L’APQ a « rendu publiques » ses activités lors d’une autre conférence de presse à Montréal, celle-là repoussée au jeudi de la Semaine à cause de la crise des pannes de courant qui s’éternisait. Il était regrettable d’y constater le peu de grands médias présents, comme c’est parfois le cas dans les événements antitabac. L’APQ y a lancé, avec la collaboration de l’Ordre professionnel des inhalothérapeutes du Québec, la ligne 1 888 POUMON-9, qui offrira jusqu’au 13 février (de 9h à 21h, 7 jours par semaine) les conseils gratuits d’inhalothérapeutes à ceux et celles qui essaient de cesser de fumer. Venant tout juste d’écraser, la journaliste Pénélope McQuade, de Salut Bonjour (sur TVA), a inauguré ce service.

Les principales autres activités de l’APQ étaient le Bébé sans fumée (Louis Gagné, né le 21 janvier) et le Défi 24 heures (pour les écoles et entreprises). Le directeur des communications Jocelyn Cormier a également fait connaître le nouveau Fonds d’éducation et de prévention du tabagisme de l’APQ, d’un objectif de 100 000 $, qui vise à sensibiliser les jeunes du secondaire aux dangers du tabac.

Société canadienne du cancer

Pour sa part, la Société canadienne du cancer a profité de la Semaine pour faire distribuer, par ses bénévoles, des épinglettes On change d’air dans quelque 25 centres commerciaux. Dans les Laurentides et la Côte-Nord, elle a aussi tenu un concours primant la meilleure section non-fumeurs dans les restaurants. Les non-fumeurs pouvaient découper un coupon de participation dans leur journal local avec, comme prix en jeu, un repas pour deux personnes dans la section non-fumeur la plus appétissante de la région!

Initiatives régionales

La plupart des directions régionales de santé publique ont réalisé des activités de sensibilisation. À la lecture des Verbatim (relevés des médias radio et télé), signalons le succès des interventions dans le Bas-St-Laurent, dans l’Outaouais, dans Chaudière-Appalaches et au Saguenay Lac-St-Jean.

Croque la vie

Plusieurs émissions de télévision et de radio ont été consacrées à la Semaine, notamment Croque la vie, sur Canal Vie du lundi au vendredi de 18h à 19h. Cette série axée sur la cessation était commanditée par Nicorette et Santé Canada, dont les publicités étaient souvent répétées.

Sans fumer, sans fumée ou sans tabac

Le titre de Semaine québécoise sans fumer fera bientôt l’objet d’une évaluation au CQTS et au ministère. Il y a confusion fréquente entre le verbe « sans fumer » et le nom « sans fumée » parmi les intervenants et les journalistes. (Le titre actuel est une traduction de la National Non-Smoking Week.) L’orthographe de fumer dans « Semaine québécoise sans fumer » est une des questions les plus souvent posées à Info-tabac!
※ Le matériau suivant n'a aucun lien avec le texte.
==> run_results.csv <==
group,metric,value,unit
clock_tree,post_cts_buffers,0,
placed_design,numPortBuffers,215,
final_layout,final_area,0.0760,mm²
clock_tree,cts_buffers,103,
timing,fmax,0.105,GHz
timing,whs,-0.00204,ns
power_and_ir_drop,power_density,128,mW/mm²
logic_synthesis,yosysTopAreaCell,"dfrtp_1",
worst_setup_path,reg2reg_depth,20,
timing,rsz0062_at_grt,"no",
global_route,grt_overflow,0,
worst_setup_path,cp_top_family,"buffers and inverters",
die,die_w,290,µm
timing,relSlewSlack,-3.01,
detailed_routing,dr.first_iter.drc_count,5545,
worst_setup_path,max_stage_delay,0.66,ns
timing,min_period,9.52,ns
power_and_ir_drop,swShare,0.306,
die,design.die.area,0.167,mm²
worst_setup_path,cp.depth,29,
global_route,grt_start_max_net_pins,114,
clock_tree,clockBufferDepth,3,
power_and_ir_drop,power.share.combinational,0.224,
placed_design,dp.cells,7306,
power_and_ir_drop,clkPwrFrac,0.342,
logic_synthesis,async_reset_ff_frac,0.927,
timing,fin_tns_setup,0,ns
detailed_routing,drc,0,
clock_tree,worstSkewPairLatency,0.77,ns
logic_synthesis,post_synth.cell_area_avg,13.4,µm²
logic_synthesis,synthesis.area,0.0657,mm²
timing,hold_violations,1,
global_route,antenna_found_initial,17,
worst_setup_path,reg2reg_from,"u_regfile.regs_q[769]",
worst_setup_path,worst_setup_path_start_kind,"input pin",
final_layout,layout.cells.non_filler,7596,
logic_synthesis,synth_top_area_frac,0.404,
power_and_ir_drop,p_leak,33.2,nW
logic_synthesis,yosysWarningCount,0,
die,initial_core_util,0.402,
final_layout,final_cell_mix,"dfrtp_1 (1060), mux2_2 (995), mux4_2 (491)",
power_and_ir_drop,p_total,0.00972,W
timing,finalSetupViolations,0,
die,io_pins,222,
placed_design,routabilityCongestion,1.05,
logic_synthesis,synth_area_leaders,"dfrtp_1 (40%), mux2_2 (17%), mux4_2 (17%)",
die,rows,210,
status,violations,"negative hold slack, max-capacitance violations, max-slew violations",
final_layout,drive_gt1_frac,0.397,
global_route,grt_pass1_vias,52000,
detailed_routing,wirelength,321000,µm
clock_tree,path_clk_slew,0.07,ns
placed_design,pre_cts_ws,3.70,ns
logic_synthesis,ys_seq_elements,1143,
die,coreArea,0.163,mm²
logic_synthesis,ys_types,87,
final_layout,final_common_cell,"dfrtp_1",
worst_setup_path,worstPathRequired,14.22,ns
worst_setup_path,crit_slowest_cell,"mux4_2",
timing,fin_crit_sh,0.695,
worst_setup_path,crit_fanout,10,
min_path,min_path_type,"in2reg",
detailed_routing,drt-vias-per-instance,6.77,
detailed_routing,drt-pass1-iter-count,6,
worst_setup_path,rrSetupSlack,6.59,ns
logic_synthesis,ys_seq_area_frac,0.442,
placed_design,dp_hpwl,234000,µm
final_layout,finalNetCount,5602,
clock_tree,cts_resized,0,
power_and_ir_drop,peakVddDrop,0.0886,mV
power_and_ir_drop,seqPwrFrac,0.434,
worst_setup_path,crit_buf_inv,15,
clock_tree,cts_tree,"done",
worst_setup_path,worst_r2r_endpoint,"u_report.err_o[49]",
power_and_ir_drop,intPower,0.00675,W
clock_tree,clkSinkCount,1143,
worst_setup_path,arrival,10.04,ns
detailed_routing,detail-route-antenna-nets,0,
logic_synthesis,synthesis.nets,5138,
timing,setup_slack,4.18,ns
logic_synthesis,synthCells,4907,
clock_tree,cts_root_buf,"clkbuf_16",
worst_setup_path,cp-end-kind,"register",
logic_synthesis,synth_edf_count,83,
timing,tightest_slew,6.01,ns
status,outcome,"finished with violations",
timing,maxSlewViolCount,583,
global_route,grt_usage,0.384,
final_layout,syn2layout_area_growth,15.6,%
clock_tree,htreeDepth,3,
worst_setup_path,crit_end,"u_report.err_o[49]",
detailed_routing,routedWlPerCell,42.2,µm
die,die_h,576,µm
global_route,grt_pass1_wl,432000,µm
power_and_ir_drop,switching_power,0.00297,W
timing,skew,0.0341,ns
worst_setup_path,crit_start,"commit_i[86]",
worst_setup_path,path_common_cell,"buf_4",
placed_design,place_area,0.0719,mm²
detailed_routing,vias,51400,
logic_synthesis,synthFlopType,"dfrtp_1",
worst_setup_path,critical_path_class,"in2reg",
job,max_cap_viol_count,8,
File: src/verilog/afc_pkg.sv
`default_nettype none

package afc_pkg;

  // Band select width and value type
  localparam int band_w = 5;

  typedef logic [band_w-1:0] band_t;

  // Every run begins at mid-scale
  localparam band_t band_start = band_t'(16);

  // Steps 8, 4, 2, 1, 1 give at most five decisions
  localparam int num_steps = 5;

  // Outcome of one frequency measurement
  typedef enum logic [1:0] {
    verdict_slow,   // VCO below reference, raise band
    verdict_fast,   // VCO above reference, lower band
    verdict_freeze  // Within tolerance
  } verdict_e;

endpackage

`default_nettype wire

File: src/verilog/afc_top.sv
`default_nettype none

module afc_top #(
  parameter int WINDOW    = 16,  // Ref edge intervals per measurement
  parameter int TOLERANCE = 1,   // Allowed div count deviation
  parameter int COUNT_W   = 8    // Edge counter width
) (
  input  logic           clk,
  input  logic           rst,
  input  logic           fref,
  input  logic           fdiv,
  input  logic           start,
  output afc_pkg::band_t band,
  output logic           busy,
  output logic           done,
  output logic           locked
);

  logic              ref_edge;
  logic              div_edge;
  logic              meas_start;
  logic              verdict_valid;
  afc_pkg::verdict_e verdict;

  // Reference clock into the clk domain
  edge_detect ref_sync (
    .clk        (clk),
    .rst        (rst),
    .sig        (fref),
    .edge_pulse (ref_edge)
  );

  // Divided VCO clock into the clk domain
  edge_detect div_sync (
    .clk        (clk),
    .rst        (rst),
    .sig        (fdiv),
    .edge_pulse (div_edge)
  );

  // One verdict per meas_start
  freq_compare #(
    .WINDOW    (WINDOW),
    .TOLERANCE (TOLERANCE),
    .COUNT_W   (COUNT_W)
  ) compare (
    .clk           (clk),
    .rst           (rst),
    .meas_start    (meas_start),
    .ref_edge      (ref_edge),
    .div_edge      (div_edge),
    .verdict_valid (verdict_valid),
    .verdict       (verdict)
  );

  // Binary search over the band select
  band_search search (
    .clk           (clk),
    .rst           (rst),
    .start         (start),
    .verdict_valid (verdict_valid),
    .verdict       (verdict),
    .meas_start    (meas_start),
    .band          (band),
    .busy          (busy),
    .done          (done),
    .locked        (locked)
  );

endmodule

`default_nettype wire

File: src/verilog/band_search.sv
`default_nettype none

module band_search (
  input  logic              clk,
  input  logic              rst,
  input  logic              start,
  input  logic              verdict_valid,
  input  afc_pkg::verdict_e verdict,
  output logic              meas_start,
  output afc_pkg::band_t    band,
  output logic              busy,
  output logic              done,
  output logic              locked
);

  localparam int dec_w = $clog2(afc_pkg::num_steps);
  localparam logic [dec_w-1:0] dec_last = dec_w'(afc_pkg::num_steps - 1);

  logic [dec_w-1:0]         dec_cnt;        // Decisions taken in this run
  afc_pkg::band_t           step;
  afc_pkg::band_t           band_nxt;
  logic [afc_pkg::band_w:0] band_sum;       // Carry bit flags overflow
  logic                     last_decision;

  // Halve mid-scale once per decision, never below one
  always_comb begin
    step = afc_pkg::band_start >> (dec_cnt + 1'b1);
    if (step == '0) begin
      step = afc_pkg::band_t'(1);
    end
  end

  // Next band for a SLOW or FAST verdict, clamped to the band range
  always_comb begin
    band_sum = {1'b0, band} + {1'b0, step};
    case (verdict)
      afc_pkg::verdict_slow: begin
        if (band_sum[afc_pkg::band_w]) begin
          band_nxt = '1;  // Top band
        end else begin
          band_nxt = band_sum[afc_pkg::band_w-1:0];
        end
      end
      afc_pkg::verdict_fast: begin
        if (band < step) begin
          band_nxt = '0;  // Bottom band
        end else begin
          band_nxt = band - step;
        end
      end
      default: begin
        band_nxt = band;
      end
    endcase
  end

  assign last_decision = (dec_cnt == dec_last);

  always_ff @(posedge clk or posedge rst) begin
    if (rst) begin
      busy       <= 1'b0;
      done       <= 1'b0;
      locked     <= 1'b0;
      meas_start <= 1'b0;
      band       <= afc_pkg::band_start;
      dec_cnt    <= '0;
    end else begin
      meas_start <= 1'b0;
      done       <= 1'b0;
      if (!busy) begin
        if (start) begin
          busy       <= 1'b1;
          meas_start <= 1'b1;  // First measurement right away
          band       <= afc_pkg::band_start;
          dec_cnt    <= '0;
          locked     <= 1'b0;
        end
      end else if (verdict_valid) begin
        if (verdict == afc_pkg::verdict_freeze) begin
          busy   <= 1'b0;  // Band is on target
          done   <= 1'b1;
          locked <= 1'b1;
        end else begin
          band    <= band_nxt;
          dec_cnt <= dec_cnt + 1'b1;
          if (last_decision) begin
            busy <= 1'b0;  // Out of steps, not locked
            done <= 1'b1;
          end else begin
            meas_start <= 1'b1;  // Measure the new band
          end
        end
      end
    end
  end

endmodule

`default_nettype wire

File: src/verilog/edge_detect.sv
`default_nettype none

module edge_detect (
  input  logic clk,
  input  logic rst,
  input  logic sig,
  output logic edge_pulse
);

  logic sync_1;     // First synchronizer stage, may go metastable
  logic sync_2;     // Settled level
  logic sync_prev;  // Level one cycle earlier

  // Two flops bring the square wave into the clk domain, the third holds
  // the last settled level so a low-to-high step can be seen
  always_ff @(posedge clk or posedge rst) begin
    if (rst) begin
      sync_1     <= 1'b0;
      sync_2     <= 1'b0;
      sync_prev  <= 1'b0;
      edge_pulse <= 1'b0;
    end else begin
      sync_1     <= sig;
      sync_2     <= sync_1;
      sync_prev  <= sync_2;
      edge_pulse <= sync_2 & ~sync_prev;  // One cycle per rising edge
    end
  end

endmodule

`default_nettype wire

File: src/verilog/freq_compare.sv
`default_nettype none

module freq_compare #(
  parameter int WINDOW    = 16,
  parameter int TOLERANCE = 1,
  parameter int COUNT_W   = 8
) (
  input  logic              clk,
  input  logic              rst,
  input  logic              meas_start,
  input  logic              ref_edge,
  input  logic              div_edge,
  output logic              verdict_valid,
  output afc_pkg::verdict_e verdict
);

  localparam logic [COUNT_W-1:0] cnt_max  = '1;
  localparam logic [COUNT_W-1:0] ref_last = COUNT_W'(WINDOW - 1);
  localparam logic [COUNT_W-1:0] lo_limit = COUNT_W'(WINDOW - TOLERANCE);
  localparam logic [COUNT_W-1:0] hi_limit = COUNT_W'(WINDOW + TOLERANCE);

  typedef enum logic [1:0] {
    st_idle,    // Waiting for meas_start
    st_arm,     // Waiting for the ref edge that opens the window
    st_count,   // Window open
    st_report   // Verdict on the outputs
  } state_e;

  state_e             state;
  state_e             state_nxt;
  logic [COUNT_W-1:0] ref_cnt;   // Ref edges since window opened
  logic [COUNT_W-1:0] div_cnt;   // Div edges since window opened
  logic               window_close;

  // Counters stick at full scale instead of wrapping
  function automatic logic [COUNT_W-1:0] sat_inc(input logic [COUNT_W-1:0] value);
    if (value == cnt_max) begin
      return value;
    end
    return value + 1'b1;
  endfunction

  // The WINDOW-th ref edge after the opening one closes the window
  assign window_close = (state == st_count) && ref_edge && (ref_cnt == ref_last);

  always_comb begin
    state_nxt = state;
    case (state)
      st_idle: begin
        if (meas_start) state_nxt = st_arm;
      end
      st_arm: begin
        if (ref_edge) state_nxt = st_count;
      end
      st_count: begin
        if (window_close) state_nxt = st_report;
      end
      st_report: begin
        state_nxt = st_idle;  // Single verdict cycle
      end
      default: begin
        state_nxt = st_idle;
      end
    endcase
  end

  always_ff @(posedge clk or posedge rst) begin
    if (rst) begin
      state <= st_idle;
    end else begin
      state <= state_nxt;
    end
  end

  always_ff @(posedge clk or posedge rst) begin
    if (rst) begin
      ref_cnt <= '0;
      div_cnt <= '0;
    end else if (state == st_arm) begin
      ref_cnt <= '0;  // Fresh counts for every measurement
      div_cnt <= '0;
    end else if (state == st_count) begin
      if (ref_edge) begin
        ref_cnt <= sat_inc(ref_cnt);
      end
      if (div_edge) begin
        div_cnt <= sat_inc(div_cnt);  // Includes an edge in the closing cycle
      end
    end
  end

  // Tolerance band around WINDOW, div count is frozen while reporting
  always_comb begin
    if (div_cnt < lo_limit) begin
      verdict = afc_pkg::verdict_slow;
    end else if (div_cnt > hi_limit) begin
      verdict = afc_pkg::verdict_fast;
    end else begin
      verdict = afc_pkg::verdict_freeze;
    end
  end

  assign verdict_valid = (state == st_report);

endmodule

`default_nettype wire
File: config.mk
export PLATFORM = sky130hd
export DESIGN_NAME = afc_top
export DESIGN_NICKNAME = d
export VERILOG_FILES = /design/src/verilog/afc_pkg.sv /design/src/verilog/afc_top.sv /design/src/verilog/band_search.sv /design/src/verilog/edge_detect.sv /design/src/verilog/freq_compare.sv
export SDC_FILE = /design/constraint.sdc
export NUM_CORES = 1
export LEC_CHECK = 0
export BUFFER_PORTS_ARGS = -buffer_cell sky130_fd_sc_hd__buf_2
export CORE_MARGIN = 3
export CORE_UTILIZATION = 43
export CTS_BUF_LIST = sky130_fd_sc_hd__clkbuf_8
export DETAILED_ROUTE_END_ITERATION = 8
export GPL_TIMING_DRIVEN = 0
export HOLD_SLACK_MARGIN = 0.15
export SYNTH_ARGS = -nofsm -noshare
export SYNTH_HDL_FRONTEND = slang
export SYNTH_SLANG_ARGS = --single-unit
export TNS_END_PERCENT = 50
File: constraint.sdc
create_clock -name clk -period 2.8 [get_ports clk]
set_clock_uncertainty 0.15 [all_clocks]
set_input_delay 0.56 -clock clk [delete_from_list [all_inputs] [get_ports clk]]
set_output_delay 0.56 -clock clk [all_outputs]
set_load 0.005 [all_outputs]
Word level (Yosys, flattened, before mapping)
Cells that the tools add are included.
W data, S select, Z words.
{"block": "word_totals", "out_inout_bits": 8, "register_bits": 38}
{"block": "classes", "order_cmp": 3, "bitwise_logic": 4, "eq_ne": 18, "n_shift": 1, "reduce_logical": 15, "muxes": 49, "addsub": 5}
{"op": "$mux W8", "n": 8}
{"op": "$mux W5", "n": 7}
{"op": "$mux W1", "n": 23}
{"op": "$add A8 B1 Y8 const B", "n": 2}
{"op": "$eq A8 B8 Y1 const B", "n": 2}
{"op": "$reduce_and A3 Y1", "n": 5}
{"op": "$mux W3", "n": 4}
{"op": "$mux W2", "n": 5}
{"op": "$pmux W5 S2", "n": 1}
{"op": "$eq A8 B4 Y1 const B", "n": 1}
{"op": "$gt A8 B5 Y1 const B", "n": 1}
{"op": "$lt A8 B4 Y1 const B", "n": 1}
{"op": "$ne A2 B2 Y1 const B", "n": 4}
{"op": "$pmux W2 S4", "n": 1}
{"op": "$reduce_bool A2 Y1", "n": 4}
{"op": "$add A5 B5 Y6", "n": 1}
{"op": "$eq A2 B2 Y1 const B", "n": 3}
{"op": "$ne A3 B2 Y1 const B", "n": 2}
{"op": "$logic_not A5 Y1", "n": 1}
{"op": "$lt A5 B5 Y1", "n": 1}
{"op": "$shr A5 B3 Y5 const A", "n": 1}
{"op": "$sub A5 B5 Y5", "n": 1}
{"op": "$eq A2 B1 Y1 const B", "n": 2}
{"op": "$logic_not A2 Y1", "n": 2}
{"op": "8 further kinds", "n": 12}

Depth between registers and ports, before layout
{"block": "depth", "depth_word": 10, "ltp_mapped": 12}

Hierarchy
A second synthesis with hierarchy kept.
{"block": "hier_totals", "cells_unflattened": 267, "area_unflattened_um2": 2572.5}
{"mod": "freq_compare", "n_inst": 1, "area_per_inst_um2": 1208.7, "seq_area_each_um2": 450.4, "cells_per_inst": 133}
{"mod": "band_search", "n_inst": 1, "area_per_inst_um2": 1128.6, "seq_area_each_um2": 301.5, "cells_per_inst": 122}
{"mod": "edge_detect", "n_inst": 2, "area_per_inst_um2": 117.6, "seq_area_each_um2": 100.1, "cells_per_inst": 6}

Worst setup path after synthesis
OpenSTA, ideal clock, no wires.
{"block": "synth_path", "path_kind": "register to register", "from": "register search.dec_cnt[0]", "to": "register search.band[3]", "setup_time_ns": 0.095, "t_arrival_ns": 2.466, "n_path_buf": 1, "stages_incl_launch_ff": 11, "slack_ns": 0.089, "period_less_slack_ns": 2.711, "cell_sequence": "dfrtp_1 -> ha_1 -> ha_1 -> nand2_1 -> ha_1 -> clkbuf_1 -> inv_1 -> a221oi_1 -> mux2i_1 -> o22ai_1 -> o31ai_1"}
{"block": "synth_via", "elab_chain_cells": 10, "elab_cells_between_ends": 13, "classes_between": "add/sub: 3; order compare: 1; shift: 1; mux: 7; reduce/logical: 1"}
{"item": "start: declaration", "line": "band_search.sv:19", "rtl": "logic [dec_w-1:0] dec_cnt;"}
{"item": "start signal: assignment", "line": "band_search.sv:85", "rtl": "dec_cnt <= dec_cnt + 1'b1;"}
{"item": "$add A3 B1 Y3 (*)", "line": "band_search.sv:27", "rtl": "step = afc_pkg::band_start >> (dec_cnt + 1'b1);"}
{"item": "$shr A5 B3 Y5 (*)", "line": "band_search.sv:27"}
{"item": "$logic_not A5 Y1", "line": "band_search.sv:28", "rtl": "if (step == '0) begin"}
{"item": "$mux W5 (*)", "line": "band_search.sv:28"}
{"item": "$sub A5 B5 Y5 (tied with other cells)", "line": "band_search.sv:48", "rtl": "band_nxt = band - step;"}
{"item": "$mux W5, on equally long branches", "line": "band_search.sv:45, band_search.sv:38"}
{"item": "$pmux W5 S2 (*)", "line": "band_search.sv:36", "rtl": "case (verdict)"}
{"item": "$mux W5 (*)", "line": "band_search.sv:79", "rtl": "if (verdict == afc_pkg::verdict_freeze) begin"}
{"item": "$mux W5 (*)", "line": "band_search.sv:78", "rtl": "end else if (verdict_valid) begin"}
{"item": "$mux W5 (*)", "line": "band_search.sv:70", "rtl": "if (!busy) begin"}
{"item": "end signal: assignment", "line": "band_search.sv:65", "rtl": "band <= afc_pkg::band_start;"}
{"item": "end signal: assignment", "line": "band_search.sv:74", "rtl": "band <= afc_pkg::band_start;"}
{"item": "end signal: assignment", "line": "band_search.sv:84", "rtl": "band <= band_nxt;"}
{"item": "end: declaration", "line": "band_search.sv:10", "rtl": "output afc_pkg::band_t band,"}
Mark *: on every way between the ends. The rest lies on a longest branch, timed or not. The select of a mux whose other input is x is not followed.
A chain may end at the register's enable or synchronous reset.

Worst setup path after layout
{"block": "layout_path", "from": "register search.dec_cnt[1]", "to": "register search.band[3]"}
Same word-level chain as after synthesis.

==> flow_metrics.env <==
export IMPL_grt_use_met1_pct=24.1
export IMPL_dp_slack_ns=-0.241
export IMPL_max_cap_violations=0
export IMPL_fp_dieArea_mm2=0.00655
export IMPL_status="finished clean"
export IMPL_avgSynthCellArea_um2=9.40
export IMPL_port_buffers=12
export IMPL_finalWirelength_um=5070
export IMPL_maxSlewHeadroom_pct=46.4
export IMPL_powerDensity_mw_per_mm2=1070
export IMPL_setup_viol=0
export IMPL_path_max_fanout=9
export IMPL_ant_nets=0
export IMPL_synthCells=257
export IMPL_async_reset_ff_share_pct=100
export IMPL_start_kind="flip-flop"
export IMPL_drc=0
export IMPL_track_usage_pct=17.0
export IMPL_grt_pass1_wl_um=8500
export IMPL_htreeDepth=2
export IMPL_clk_pin_slew_worst_paths_ns=0.08
export IMPL_vias=1881
export IMPL_ys_flop_type="dfrtp_1"
export IMPL_yosys_top_cells_count="37 x dfrtp_1, 25 x ha_1, 23 x nor2_1"
export IMPL_yosys_area_share_simple_pct=19.0
export IMPL_rrSetupSlack_ns=0.09
export IMPL_layout_drive_gt1_share_pct=19.1
export IMPL_ir_worst_vdd_v=0.000559
export IMPL_grt_max_degree=39
export IMPL_finalSetupTns_ns=0
export IMPL_detailed_place_hpwl_um=3580
export IMPL_ys_types=52
export IMPL_root_buffer="clkbuf_8"
export IMPL_synth_top_family_by_area="simple AND/OR/NAND/NOR gates"
export IMPL_core_mm2=0.00527
export IMPL_seq_area_um2=953
export IMPL_cts_hold_fix_buffers=0
export IMPL_grt_use_met3_pct=3.33
export IMPL_p_leak_nw=1.27
export IMPL_die_w_um=81.0
export IMPL_synthMuxAreaShare_pct=1.29
export IMPL_antenna_found_initial=0
export IMPL_ys_seq_area_share_pct=39.4
export IMPL_rsz0062_at_grt="yes"
export IMPL_antenna_cells=0
export IMPL_clkSinkCount=38
export IMPL_worstMarginPinSlew_ns=0.804
export IMPL_drtPass1Iterations=4
export IMPL_worstSetupPathType="flip-flop to flip-flop"
export IMPL_synth_area_leader_cell="dfrtp_1"
export IMPL_drv_slew=0
export IMPL_grt_overflow=0
export IMPL_min_path_type="flip-flop to flip-flop"
export IMPL_hold_violations=0
export IMPL_wl_per_cell_um=14.4
export IMPL_yosys_warnings=0
export IMPL_critPathCaptureType="flip-flop"
export IMPL_cts_tree="built"
export IMPL_synth_area_leaders="dfrtp_1 38%, ha_1 13%, nor2_1 3.6%, inv_1 3.3%, nand2_1 3.1%"
export IMPL_synth_ff_latch_count=38
export IMPL_finalCriticalPeriod_ns=2.71
export IMPL_clkLatencyLatePin_ns=0.29
export IMPL_synth_area_mm2=0.00242
export IMPL_syn_to_final_growth_pct=15.7
export IMPL_synthXorXnorAreaFrac_pct=3.99
export IMPL_grt_pass1_vias=1813
export IMPL_cp_required_ns=2.84
export IMPL_std_cell_rows=26
export IMPL_initial_core_util_pct=45.8
export IMPL_multi_input_area_mm2=0.00145
export IMPL_synth_top_area_share_pct=38.3
export IMPL_timing_final_crit_share_pct=96.6
export IMPL_clock_fmax_ghz=0.370
export IMPL_gp_congestion=0.867
export IMPL_cts_path_max_buffers=2
export IMPL_synth_compound_area_share_pct=17.1
export IMPL_synthesis_nets=289
export IMPL_layout_cells_non_filler=352
export IMPL_pin_count=13
export IMPL_die_y_um=81.0
export IMPL_whs_ns=0.207
export IMPL_busiest_layer="met2"
export IMPL_post_place_cells=339
export IMPL_via_per_inst=5.34
export IMPL_finalNetCount=313
export IMPL_n_fill_cell=503
export IMPL_cts_buffers=5
export IMPL_use_met2_pct=26.4
export IMPL_drtIter0Drc=100
export IMPL_synth_adder_area_share_pct=14.6
export IMPL_setup_ws_ns=0.0944
export IMPL_cp_arrival_ns=2.75
export IMPL_synth_edf_count=0
export IMPL_synth_most_common_cell="dfrtp_1"
==> area by class of cell <==
class	count	share of cell area [%]
Timing Repair Buffer	18	3.89
Tap cell	70	3.13
Clock inverter	2	0.313
Multi-Input combinational cell	190	51.7
Sequential cell	38	34.1
Buffer	6	0.895
Clock buffer	6	2.95
Inverter	22	2.95
==> cells by family (layout without fill, tap and decap cells) <==
logic type / count (synthesis) / count (layout)
AOI/OAI and AO/OA: 58 / 58
buffers and inverters: 29 / 54
and+or+nand+nor: 91 / 91
xor gates and xnor gates: 11 / 11
adders and majority gates: 27 / 27
muxes: 3 / 3
DFF: 38 / 38
==> final timing paths <==
| kind | start | endpoint | depth (start not counted) |
|---|---|---|---|
| max in group asynchronous | rst | search.dec_cnt[1]$_DFFE_PP0P_ | 2 |
| hold / removal | div_sync.sync_1$_DFF_PP0_ | div_sync.sync_2$_DFF_PP0_ | 0 |
| min in group asynchronous | rst | search.dec_cnt[1]$_DFFE_PP0P_ | 2 |
| hold reg to reg | div_sync.sync_1$_DFF_PP0_ | div_sync.sync_2$_DFF_PP0_ | 0 |
| setup / recovery | search.dec_cnt[1]$_DFFE_PP0P_ | search.band[3]$_DFFE_PP0P_ | 9 |
| setup reg to reg | search.dec_cnt[1]$_DFFE_PP0P_ | search.band[3]$_DFFE_PP0P_ | 9 |
==> per-layer routing <==
| layer | wire [um] | share of wire (%) |
|---|---|---|
| met5 | 0 | 0 |
| met4 | 55 | 1.1 |
| met3 | 145 | 2.9 |
| met2 | 2260 | 45 |
| met1 | 2610 | 51 |
==> worst max-delay path, cell delays in order (launching register included) <==
cell and delay (ns):
dfrtp_2 0.44, ha_4 0.19, ha_4 0.29, nand2_1 0.10, ha_2 0.46, inv_1 0.10
a221oi_2 0.33, mux2i_1 0.23, o22ai_1 0.11, o31ai_1 0.21
==> sequential cells by signal, indices dropped and copies added, names as in the netlist, 2 cells and up <==
register,cells
compare.state,2
compare.div_cnt,8
search.band,5
compare.ref_cnt,8
search.dec_cnt,3
==> per-stage QoR <==
| stage | power, mW | area, um^2 | utilization (%) |
|---|---|---|---|
| after floorplan | 1.98 | 2420 | - |
| after CTS | 2.81 | 2700 | 51.2 |
| after global placement | 2.32 | 2560 | 48.6 |
| final | 2.98 | 2800 | 53.0 |
| after detailed placement | 2.34 | 2560 | 48.6 |
| after global routing | 3.25 | 2800 | 53.0 |
==> power by group <==
group,switching (mW),total (mW),internal [mW]
clock,0.189,0.384,0.195
combinational,0.982,1.77,0.792
sequential,0.137,0.819,0.682
total,1.31,2.98,1.67
==> timing repair <==
action                     CTS  global route
setup endpoints to repair    5             5
pin swaps                    0            10
buffers inserted             2             4
resized for setup            6            17
==> cell usage in the layout, fill, tap and decap left out, types with 2 or more instances in the layout <==
cell type  count
a211oi_1       4
a21oi_1        5
and2_1         3
and4_1         2
buf_2         14
buf_4          5
clkbuf_1       4
clkbuf_8       6
dfrtp_1       36
ha_1          18
ha_2           4
ha_4           3
inv_1         21
inv_2          2
mux2i_1        2
nand2_1       20
nand3_1        9
nand4_1        4
nor2_1        21
nor2_2         2
nor2b_1        9
nor3_1         6
nor3_2         2
o211ai_1       2
o21a_1         3
o21ai_0        4
o21ai_1       10
o21bai_2       2
o22ai_1        2
o31a_1         2
o31ai_1        7
o41ai_1        2
or3_1          3
xnor2_1        6
xor2_1         5
(Power assumes the default switching activity.)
De plus, le renoncement à fumer pour une semaine est une activité guère réalisable à cause de la dépendance à la nicotine. À Info-tabac, nous avions suggéré Semaine québécoise contre le tabagisme, mais plusieurs personnes n’aiment pas les termes contre ou anti. Une Semaine pour un Québec sans tabac ferait peut-être consensus, même si c’est copié sur notre sous-titre Mensuel pour un Québec sans tabac. Si vous avez des opinions ou des suggestions sur le nom de la Semaine, n’hésitez pas à les communiquer au CQTS ou au ministère.